When you find the line with "6'h20, 6'h23: begin" among the records below, reproduce it and each line after it exactly, ending with the line with "port buffers use".

> **Data entries**
Segment Open
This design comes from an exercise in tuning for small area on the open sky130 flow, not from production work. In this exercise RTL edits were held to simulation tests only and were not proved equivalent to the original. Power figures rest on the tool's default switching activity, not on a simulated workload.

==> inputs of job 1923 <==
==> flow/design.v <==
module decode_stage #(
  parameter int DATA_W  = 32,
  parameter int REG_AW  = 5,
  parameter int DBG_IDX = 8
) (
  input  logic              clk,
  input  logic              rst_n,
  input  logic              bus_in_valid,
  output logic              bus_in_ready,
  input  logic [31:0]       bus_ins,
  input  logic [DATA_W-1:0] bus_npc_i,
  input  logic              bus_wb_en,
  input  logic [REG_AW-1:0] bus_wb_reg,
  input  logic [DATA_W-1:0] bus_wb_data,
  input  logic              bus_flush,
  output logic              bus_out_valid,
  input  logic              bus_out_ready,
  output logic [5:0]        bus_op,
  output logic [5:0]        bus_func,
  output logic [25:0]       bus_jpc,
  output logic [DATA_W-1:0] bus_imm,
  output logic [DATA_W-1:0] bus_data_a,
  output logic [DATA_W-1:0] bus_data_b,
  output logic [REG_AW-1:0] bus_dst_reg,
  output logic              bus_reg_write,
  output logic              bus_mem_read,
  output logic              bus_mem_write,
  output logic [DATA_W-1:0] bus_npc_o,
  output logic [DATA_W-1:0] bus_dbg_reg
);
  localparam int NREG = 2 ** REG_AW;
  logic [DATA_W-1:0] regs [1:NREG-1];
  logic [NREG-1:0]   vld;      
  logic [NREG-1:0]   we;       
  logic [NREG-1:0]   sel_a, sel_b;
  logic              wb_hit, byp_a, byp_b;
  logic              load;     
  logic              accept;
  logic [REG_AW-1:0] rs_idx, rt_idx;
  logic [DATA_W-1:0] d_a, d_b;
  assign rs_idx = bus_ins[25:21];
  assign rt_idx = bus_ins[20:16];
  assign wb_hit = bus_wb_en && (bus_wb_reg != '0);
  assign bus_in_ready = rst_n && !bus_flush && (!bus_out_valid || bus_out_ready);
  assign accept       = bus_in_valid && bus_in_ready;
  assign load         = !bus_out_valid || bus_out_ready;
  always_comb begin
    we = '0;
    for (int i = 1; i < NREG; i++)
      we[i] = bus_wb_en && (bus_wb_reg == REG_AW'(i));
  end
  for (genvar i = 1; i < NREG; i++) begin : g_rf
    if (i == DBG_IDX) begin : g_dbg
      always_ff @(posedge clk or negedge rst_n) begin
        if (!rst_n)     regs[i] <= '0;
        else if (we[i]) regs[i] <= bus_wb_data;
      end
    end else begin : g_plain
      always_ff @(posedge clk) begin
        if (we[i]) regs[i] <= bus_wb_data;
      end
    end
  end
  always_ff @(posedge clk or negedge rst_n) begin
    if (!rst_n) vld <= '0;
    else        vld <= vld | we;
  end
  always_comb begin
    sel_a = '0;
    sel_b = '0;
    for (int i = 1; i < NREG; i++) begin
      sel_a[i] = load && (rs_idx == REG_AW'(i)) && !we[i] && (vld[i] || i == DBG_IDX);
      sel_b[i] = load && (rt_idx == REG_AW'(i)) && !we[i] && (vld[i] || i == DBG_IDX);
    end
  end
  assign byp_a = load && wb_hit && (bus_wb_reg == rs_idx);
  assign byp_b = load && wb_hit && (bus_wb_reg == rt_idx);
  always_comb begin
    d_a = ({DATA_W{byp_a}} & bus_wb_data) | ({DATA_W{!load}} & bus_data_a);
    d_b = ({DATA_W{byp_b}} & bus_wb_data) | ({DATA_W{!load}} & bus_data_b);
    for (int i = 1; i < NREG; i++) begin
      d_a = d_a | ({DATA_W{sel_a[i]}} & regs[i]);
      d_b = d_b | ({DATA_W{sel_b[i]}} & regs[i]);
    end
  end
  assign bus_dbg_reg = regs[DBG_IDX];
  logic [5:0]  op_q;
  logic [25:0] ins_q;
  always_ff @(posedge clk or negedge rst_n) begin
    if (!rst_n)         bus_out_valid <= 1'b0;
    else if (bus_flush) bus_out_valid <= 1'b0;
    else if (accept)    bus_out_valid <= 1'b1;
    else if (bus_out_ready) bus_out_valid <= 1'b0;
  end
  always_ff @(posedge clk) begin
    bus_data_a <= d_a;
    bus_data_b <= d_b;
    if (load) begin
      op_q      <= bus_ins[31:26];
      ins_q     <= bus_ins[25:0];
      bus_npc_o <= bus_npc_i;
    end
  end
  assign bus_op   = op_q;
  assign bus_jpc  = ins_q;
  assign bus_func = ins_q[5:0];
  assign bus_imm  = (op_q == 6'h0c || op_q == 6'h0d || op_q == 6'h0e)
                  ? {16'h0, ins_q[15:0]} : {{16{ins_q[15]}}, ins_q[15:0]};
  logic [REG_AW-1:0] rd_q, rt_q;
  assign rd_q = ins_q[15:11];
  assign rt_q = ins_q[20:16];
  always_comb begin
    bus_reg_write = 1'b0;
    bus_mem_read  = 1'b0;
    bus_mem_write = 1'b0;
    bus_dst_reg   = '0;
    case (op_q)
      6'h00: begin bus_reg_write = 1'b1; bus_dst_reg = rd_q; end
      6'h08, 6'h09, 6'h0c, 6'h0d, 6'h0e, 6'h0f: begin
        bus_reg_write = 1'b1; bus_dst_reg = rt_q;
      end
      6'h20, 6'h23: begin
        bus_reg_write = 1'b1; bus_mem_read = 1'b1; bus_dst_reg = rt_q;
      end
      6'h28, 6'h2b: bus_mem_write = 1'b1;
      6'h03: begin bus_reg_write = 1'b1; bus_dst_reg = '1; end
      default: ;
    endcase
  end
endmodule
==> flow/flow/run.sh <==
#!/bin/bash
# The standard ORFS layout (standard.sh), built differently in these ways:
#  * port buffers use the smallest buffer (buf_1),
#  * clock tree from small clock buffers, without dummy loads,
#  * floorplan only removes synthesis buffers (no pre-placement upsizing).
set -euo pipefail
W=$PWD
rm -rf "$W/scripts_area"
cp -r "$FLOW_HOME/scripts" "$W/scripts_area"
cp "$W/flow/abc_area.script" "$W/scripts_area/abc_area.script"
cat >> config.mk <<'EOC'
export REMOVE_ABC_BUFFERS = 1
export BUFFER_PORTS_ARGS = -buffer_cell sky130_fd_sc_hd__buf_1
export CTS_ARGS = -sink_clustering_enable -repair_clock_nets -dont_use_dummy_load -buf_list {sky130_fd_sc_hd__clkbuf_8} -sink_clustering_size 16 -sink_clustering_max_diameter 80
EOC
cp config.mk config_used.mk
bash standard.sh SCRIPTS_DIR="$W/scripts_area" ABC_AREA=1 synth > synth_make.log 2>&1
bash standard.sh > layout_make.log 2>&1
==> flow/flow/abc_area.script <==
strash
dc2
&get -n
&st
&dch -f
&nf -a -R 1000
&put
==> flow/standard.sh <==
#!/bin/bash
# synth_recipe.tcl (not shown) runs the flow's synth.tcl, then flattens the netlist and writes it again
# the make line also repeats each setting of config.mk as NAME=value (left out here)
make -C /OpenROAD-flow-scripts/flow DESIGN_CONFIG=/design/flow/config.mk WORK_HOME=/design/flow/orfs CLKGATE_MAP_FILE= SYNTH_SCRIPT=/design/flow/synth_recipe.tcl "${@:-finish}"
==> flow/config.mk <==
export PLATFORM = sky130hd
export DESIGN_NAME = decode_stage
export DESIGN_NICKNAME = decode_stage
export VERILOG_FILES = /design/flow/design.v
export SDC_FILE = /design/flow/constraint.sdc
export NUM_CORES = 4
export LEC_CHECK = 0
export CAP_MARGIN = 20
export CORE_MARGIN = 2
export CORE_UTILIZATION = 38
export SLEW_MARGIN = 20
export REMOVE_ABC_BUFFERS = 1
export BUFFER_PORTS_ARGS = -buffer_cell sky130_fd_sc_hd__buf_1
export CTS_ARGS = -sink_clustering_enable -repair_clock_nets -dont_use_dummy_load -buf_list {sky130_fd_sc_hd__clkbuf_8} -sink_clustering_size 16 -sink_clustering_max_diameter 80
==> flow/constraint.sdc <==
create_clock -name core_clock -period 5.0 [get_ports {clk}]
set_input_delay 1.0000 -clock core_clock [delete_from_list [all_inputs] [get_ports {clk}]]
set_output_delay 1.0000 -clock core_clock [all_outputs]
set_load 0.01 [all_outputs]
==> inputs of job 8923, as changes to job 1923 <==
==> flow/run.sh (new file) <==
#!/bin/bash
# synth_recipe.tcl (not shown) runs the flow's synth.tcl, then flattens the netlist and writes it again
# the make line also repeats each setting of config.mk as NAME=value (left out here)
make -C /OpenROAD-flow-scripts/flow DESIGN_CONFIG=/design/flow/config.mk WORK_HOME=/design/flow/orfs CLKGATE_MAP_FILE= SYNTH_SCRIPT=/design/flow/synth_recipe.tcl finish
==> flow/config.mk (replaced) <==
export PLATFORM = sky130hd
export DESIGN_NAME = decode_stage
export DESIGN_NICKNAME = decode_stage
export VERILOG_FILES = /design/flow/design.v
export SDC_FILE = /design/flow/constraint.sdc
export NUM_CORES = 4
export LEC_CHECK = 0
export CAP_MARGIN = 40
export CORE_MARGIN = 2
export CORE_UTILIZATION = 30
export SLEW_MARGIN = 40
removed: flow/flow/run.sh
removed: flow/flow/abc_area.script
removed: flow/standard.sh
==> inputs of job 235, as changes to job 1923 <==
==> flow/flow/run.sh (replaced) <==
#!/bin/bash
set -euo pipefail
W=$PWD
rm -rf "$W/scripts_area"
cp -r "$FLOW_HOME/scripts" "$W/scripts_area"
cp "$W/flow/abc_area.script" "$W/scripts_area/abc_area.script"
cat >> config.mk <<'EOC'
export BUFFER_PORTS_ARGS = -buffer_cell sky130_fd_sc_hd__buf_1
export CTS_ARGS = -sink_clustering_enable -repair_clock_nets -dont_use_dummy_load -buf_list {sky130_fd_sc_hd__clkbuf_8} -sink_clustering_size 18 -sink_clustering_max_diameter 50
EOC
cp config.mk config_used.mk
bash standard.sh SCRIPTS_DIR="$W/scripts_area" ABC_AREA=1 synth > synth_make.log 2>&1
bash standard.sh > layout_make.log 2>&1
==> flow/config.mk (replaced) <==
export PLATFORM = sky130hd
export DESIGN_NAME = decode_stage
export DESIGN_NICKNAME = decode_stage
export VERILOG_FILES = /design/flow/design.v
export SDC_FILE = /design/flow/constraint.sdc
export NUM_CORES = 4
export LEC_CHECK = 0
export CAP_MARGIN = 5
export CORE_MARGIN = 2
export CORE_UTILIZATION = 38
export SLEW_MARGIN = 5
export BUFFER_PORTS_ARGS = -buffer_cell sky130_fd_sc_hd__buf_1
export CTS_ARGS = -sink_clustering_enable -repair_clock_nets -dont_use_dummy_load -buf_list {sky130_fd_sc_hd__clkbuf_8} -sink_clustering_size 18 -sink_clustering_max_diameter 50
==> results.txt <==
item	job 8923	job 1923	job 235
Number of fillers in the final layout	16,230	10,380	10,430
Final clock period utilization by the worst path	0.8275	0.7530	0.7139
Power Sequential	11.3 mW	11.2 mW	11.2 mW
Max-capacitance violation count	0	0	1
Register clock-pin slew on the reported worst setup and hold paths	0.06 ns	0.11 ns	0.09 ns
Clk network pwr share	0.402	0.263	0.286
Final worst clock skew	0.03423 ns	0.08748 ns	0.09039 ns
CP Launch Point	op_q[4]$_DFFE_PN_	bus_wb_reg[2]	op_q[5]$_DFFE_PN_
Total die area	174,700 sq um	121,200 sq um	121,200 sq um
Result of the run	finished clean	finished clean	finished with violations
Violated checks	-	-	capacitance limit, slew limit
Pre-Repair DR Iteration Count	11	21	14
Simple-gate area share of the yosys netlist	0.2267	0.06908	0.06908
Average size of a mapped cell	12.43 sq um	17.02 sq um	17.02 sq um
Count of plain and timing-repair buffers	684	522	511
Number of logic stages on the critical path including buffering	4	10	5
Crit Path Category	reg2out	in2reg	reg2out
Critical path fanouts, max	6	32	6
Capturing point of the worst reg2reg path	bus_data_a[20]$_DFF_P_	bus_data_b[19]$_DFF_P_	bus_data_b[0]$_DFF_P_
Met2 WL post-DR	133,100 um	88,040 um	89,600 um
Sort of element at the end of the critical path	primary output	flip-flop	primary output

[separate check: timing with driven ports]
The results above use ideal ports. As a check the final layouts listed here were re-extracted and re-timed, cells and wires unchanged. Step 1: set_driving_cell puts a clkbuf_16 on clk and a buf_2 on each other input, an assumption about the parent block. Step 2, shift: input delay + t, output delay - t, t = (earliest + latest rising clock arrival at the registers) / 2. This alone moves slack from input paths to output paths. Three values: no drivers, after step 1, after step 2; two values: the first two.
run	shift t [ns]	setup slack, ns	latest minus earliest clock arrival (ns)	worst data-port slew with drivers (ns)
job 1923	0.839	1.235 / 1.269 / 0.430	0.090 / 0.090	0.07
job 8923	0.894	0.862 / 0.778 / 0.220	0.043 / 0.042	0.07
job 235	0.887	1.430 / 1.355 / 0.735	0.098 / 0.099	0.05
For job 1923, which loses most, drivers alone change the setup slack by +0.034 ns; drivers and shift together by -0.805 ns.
Segment Closed
> **RESPONSE BELOW**
      6'h20, 6'h23: begin
        bus_reg_write = 1'b1; bus_mem_read = 1'b1; bus_dst_reg = rt_q;
      end
      6'h28, 6'h2b: bus_mem_write = 1'b1;
      6'h03: begin bus_reg_write = 1'b1; bus_dst_reg = '1; end
      default: ;
    endcase
  end
endmodule
==> flow/flow/run.sh <==
#!/bin/bash
# The standard ORFS layout (standard.sh), built differently in these ways:
#  * port buffers use the smallest buffer (buf_1),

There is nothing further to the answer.